[[ Excerpted records open ]]
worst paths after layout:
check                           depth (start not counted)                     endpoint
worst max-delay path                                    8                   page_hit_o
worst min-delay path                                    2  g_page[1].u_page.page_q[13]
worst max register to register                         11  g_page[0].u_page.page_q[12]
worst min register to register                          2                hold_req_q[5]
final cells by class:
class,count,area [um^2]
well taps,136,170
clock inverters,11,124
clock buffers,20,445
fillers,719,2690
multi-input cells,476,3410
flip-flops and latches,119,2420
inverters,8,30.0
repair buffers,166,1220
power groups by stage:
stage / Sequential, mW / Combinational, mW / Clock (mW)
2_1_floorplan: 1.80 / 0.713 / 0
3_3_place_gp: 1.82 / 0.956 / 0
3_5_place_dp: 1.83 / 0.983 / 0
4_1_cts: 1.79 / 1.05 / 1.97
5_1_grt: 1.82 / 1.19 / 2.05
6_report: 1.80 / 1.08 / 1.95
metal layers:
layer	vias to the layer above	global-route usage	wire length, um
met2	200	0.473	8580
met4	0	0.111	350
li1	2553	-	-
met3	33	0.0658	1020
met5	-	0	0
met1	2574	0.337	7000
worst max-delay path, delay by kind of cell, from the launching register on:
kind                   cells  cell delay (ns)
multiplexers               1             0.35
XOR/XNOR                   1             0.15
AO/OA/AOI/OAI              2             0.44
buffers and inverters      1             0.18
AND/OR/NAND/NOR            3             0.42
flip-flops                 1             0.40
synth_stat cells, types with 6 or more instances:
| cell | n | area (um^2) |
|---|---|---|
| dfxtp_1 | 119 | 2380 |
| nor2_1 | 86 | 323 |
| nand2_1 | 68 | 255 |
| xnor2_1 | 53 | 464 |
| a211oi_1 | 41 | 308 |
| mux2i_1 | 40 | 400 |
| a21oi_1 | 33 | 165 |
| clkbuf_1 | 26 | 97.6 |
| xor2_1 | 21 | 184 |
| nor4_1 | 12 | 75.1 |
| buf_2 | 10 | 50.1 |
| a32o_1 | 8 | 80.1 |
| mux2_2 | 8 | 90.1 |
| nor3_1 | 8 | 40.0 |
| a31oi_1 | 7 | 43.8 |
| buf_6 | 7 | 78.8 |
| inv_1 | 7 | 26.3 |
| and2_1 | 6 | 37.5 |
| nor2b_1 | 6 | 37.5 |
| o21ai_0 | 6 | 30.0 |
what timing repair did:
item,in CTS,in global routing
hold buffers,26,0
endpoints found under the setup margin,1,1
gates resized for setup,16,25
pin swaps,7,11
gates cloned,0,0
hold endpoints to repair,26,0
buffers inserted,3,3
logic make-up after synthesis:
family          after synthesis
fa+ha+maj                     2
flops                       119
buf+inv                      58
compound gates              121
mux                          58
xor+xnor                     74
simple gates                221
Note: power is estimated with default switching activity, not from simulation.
[[ Excerpted records closed ]]
[[ Excerpted records open ]]
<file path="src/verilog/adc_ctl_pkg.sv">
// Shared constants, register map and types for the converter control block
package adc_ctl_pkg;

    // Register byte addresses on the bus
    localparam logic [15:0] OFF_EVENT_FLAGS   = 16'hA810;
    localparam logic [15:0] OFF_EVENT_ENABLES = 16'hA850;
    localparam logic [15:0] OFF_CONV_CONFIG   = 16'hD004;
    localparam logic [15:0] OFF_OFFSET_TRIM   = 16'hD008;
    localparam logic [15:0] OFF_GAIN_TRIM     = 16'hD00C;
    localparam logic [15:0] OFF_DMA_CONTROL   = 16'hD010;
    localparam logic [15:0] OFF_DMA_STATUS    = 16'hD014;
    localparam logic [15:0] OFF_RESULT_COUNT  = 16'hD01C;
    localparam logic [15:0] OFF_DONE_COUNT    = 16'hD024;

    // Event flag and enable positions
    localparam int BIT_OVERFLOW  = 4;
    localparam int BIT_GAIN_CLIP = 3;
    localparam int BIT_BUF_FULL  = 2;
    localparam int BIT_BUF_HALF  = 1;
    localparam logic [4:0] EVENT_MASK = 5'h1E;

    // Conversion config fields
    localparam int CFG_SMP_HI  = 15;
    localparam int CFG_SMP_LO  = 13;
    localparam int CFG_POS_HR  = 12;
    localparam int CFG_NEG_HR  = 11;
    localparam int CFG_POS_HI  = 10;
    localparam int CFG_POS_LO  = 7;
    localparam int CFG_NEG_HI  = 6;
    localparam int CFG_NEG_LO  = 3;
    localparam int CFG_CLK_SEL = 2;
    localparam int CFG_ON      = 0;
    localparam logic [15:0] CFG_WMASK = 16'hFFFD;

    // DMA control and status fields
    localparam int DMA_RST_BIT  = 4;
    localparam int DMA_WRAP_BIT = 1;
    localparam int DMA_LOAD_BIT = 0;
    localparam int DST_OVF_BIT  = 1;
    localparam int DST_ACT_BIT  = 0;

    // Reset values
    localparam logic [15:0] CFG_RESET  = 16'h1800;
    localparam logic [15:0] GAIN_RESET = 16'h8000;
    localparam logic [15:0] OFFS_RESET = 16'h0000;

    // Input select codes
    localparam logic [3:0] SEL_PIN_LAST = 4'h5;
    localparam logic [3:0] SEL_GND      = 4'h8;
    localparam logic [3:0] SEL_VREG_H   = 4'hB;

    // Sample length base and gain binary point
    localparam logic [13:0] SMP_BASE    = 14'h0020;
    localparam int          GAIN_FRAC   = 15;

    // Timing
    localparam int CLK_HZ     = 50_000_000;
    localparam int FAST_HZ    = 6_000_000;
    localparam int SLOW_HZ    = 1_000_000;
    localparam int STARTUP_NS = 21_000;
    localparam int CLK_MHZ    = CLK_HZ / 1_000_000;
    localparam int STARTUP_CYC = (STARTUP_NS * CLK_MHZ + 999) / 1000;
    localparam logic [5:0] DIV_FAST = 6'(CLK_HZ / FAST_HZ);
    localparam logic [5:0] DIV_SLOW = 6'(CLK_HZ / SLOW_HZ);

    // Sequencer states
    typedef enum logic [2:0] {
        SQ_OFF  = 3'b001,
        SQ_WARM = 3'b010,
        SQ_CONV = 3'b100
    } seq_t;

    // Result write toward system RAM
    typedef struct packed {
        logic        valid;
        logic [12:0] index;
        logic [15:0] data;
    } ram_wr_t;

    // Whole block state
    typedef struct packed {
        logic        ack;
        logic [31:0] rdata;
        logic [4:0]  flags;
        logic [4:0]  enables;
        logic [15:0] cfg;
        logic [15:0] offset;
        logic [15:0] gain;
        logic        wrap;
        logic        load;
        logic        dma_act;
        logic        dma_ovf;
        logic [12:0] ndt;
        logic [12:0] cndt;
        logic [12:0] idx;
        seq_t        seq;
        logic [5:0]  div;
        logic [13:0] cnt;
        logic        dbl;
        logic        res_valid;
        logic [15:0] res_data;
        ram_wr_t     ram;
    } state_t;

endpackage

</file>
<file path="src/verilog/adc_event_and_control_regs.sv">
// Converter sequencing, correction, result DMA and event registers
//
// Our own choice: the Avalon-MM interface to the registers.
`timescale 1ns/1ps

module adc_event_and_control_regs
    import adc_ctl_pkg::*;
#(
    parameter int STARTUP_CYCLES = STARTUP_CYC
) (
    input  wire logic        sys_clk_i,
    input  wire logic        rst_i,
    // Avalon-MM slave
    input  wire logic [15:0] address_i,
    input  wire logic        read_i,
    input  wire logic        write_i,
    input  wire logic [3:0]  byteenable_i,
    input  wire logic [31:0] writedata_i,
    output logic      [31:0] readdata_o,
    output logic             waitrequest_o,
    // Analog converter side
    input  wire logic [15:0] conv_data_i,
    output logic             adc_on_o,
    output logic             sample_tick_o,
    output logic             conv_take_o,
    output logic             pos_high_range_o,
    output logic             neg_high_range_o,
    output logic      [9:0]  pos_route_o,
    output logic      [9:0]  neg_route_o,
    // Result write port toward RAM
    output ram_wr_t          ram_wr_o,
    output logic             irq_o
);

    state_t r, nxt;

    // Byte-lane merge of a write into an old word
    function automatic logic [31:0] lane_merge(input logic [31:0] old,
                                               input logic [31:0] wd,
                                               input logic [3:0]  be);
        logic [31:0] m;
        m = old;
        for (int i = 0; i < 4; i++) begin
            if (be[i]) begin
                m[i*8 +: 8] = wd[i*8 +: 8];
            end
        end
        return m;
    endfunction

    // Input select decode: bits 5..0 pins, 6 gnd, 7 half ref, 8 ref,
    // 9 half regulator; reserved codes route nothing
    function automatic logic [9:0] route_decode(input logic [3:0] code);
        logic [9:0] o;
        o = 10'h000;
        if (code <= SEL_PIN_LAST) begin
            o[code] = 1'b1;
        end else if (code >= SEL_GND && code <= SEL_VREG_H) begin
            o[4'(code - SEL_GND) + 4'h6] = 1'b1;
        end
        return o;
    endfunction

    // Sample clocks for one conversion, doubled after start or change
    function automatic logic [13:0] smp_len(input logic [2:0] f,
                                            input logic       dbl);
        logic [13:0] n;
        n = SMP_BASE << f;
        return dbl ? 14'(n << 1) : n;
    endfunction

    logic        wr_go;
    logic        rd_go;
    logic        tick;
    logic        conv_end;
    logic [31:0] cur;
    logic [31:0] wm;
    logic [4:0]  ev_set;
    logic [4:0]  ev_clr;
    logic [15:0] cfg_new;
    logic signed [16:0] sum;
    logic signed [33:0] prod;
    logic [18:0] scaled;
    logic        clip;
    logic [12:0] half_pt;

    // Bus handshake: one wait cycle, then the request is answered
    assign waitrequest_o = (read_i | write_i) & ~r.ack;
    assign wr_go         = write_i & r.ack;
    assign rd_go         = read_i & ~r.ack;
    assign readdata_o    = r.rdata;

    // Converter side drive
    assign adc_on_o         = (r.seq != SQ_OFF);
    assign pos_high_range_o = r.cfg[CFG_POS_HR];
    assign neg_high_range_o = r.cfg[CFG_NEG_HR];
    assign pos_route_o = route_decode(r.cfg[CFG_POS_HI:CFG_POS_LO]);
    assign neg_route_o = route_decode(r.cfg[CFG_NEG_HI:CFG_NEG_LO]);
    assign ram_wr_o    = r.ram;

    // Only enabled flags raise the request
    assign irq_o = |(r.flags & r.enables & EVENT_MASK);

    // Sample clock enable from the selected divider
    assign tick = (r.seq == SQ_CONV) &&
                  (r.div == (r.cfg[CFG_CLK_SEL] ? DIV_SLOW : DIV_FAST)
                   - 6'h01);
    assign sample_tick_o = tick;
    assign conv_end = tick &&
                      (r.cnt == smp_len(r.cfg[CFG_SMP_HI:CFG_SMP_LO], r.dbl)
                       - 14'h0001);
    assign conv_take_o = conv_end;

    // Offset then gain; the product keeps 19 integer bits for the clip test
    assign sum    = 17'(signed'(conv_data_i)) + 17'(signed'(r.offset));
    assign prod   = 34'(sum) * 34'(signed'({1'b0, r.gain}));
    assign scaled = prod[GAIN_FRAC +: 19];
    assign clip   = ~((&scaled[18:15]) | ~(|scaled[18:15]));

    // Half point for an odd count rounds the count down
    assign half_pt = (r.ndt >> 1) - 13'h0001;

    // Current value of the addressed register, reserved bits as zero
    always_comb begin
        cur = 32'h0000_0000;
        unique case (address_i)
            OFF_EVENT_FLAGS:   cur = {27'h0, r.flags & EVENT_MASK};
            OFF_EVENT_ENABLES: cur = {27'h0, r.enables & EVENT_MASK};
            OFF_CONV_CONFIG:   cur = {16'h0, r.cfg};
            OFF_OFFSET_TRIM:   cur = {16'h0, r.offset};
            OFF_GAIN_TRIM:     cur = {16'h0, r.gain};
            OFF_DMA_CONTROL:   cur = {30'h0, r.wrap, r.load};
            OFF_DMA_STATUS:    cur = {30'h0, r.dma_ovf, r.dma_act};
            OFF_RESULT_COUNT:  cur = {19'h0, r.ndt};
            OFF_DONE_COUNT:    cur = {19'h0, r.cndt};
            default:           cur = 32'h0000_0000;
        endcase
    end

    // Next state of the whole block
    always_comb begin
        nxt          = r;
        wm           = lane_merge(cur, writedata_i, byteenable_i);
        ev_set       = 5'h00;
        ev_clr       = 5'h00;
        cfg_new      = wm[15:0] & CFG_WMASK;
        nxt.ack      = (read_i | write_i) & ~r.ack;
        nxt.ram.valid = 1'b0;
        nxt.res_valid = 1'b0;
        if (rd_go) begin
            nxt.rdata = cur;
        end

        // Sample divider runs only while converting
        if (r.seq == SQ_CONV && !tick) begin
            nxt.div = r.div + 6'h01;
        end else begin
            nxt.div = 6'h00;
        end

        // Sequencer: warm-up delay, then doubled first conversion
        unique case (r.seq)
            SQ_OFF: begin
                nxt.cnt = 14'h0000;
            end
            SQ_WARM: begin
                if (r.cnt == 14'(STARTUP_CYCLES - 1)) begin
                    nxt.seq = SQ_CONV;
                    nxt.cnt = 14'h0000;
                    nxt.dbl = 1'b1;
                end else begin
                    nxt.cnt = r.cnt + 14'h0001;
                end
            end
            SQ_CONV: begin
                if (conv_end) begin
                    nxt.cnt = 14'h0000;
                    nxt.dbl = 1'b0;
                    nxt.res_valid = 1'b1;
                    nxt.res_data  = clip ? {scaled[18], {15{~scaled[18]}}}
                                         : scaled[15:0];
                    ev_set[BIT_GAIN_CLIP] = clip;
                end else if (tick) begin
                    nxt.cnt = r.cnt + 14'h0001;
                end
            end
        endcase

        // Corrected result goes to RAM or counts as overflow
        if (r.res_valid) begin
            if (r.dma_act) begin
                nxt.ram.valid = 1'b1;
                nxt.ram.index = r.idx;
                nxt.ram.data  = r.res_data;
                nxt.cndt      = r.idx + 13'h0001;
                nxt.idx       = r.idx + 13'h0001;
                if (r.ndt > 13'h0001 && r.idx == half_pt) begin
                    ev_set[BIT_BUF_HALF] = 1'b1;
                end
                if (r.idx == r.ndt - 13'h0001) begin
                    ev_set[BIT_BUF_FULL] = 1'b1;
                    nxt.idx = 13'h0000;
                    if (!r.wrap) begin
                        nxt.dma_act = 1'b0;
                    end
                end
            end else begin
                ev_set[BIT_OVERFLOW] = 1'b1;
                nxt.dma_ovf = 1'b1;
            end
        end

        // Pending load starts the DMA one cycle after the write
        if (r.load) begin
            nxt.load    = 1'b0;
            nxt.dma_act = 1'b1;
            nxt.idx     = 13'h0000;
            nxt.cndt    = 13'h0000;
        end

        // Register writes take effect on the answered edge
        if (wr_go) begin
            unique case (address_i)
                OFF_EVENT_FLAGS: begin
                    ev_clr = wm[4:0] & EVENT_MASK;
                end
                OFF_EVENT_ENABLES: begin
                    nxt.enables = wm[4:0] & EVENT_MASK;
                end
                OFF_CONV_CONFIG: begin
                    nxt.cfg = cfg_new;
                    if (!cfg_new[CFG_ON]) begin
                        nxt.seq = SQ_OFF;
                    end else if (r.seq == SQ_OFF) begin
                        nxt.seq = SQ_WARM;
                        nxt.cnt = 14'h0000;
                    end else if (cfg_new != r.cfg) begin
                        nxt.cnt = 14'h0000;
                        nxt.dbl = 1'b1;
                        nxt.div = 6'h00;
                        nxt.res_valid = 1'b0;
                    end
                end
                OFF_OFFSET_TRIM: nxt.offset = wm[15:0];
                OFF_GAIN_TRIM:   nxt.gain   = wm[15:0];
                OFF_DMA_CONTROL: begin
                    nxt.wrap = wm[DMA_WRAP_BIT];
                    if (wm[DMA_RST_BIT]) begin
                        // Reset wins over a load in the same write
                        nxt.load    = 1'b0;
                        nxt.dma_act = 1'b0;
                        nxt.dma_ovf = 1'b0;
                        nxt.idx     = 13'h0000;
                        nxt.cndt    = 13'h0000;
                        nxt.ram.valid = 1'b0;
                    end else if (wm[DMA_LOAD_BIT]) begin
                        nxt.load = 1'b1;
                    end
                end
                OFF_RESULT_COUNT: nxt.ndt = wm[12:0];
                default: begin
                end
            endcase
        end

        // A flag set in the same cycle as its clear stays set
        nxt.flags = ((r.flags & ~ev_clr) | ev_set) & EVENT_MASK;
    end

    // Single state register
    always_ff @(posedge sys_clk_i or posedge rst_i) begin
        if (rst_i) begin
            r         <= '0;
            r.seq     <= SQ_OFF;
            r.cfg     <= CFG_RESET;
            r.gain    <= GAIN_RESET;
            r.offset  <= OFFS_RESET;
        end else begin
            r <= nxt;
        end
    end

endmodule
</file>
[[ Excerpted records closed ]]
## [Your task]
Would you filter the records and copy each line that contains the word "inverters"?

## [Answer to the exercise]
clock inverters,11,124
inverters,8,30.0
buffers and inverters      1             0.18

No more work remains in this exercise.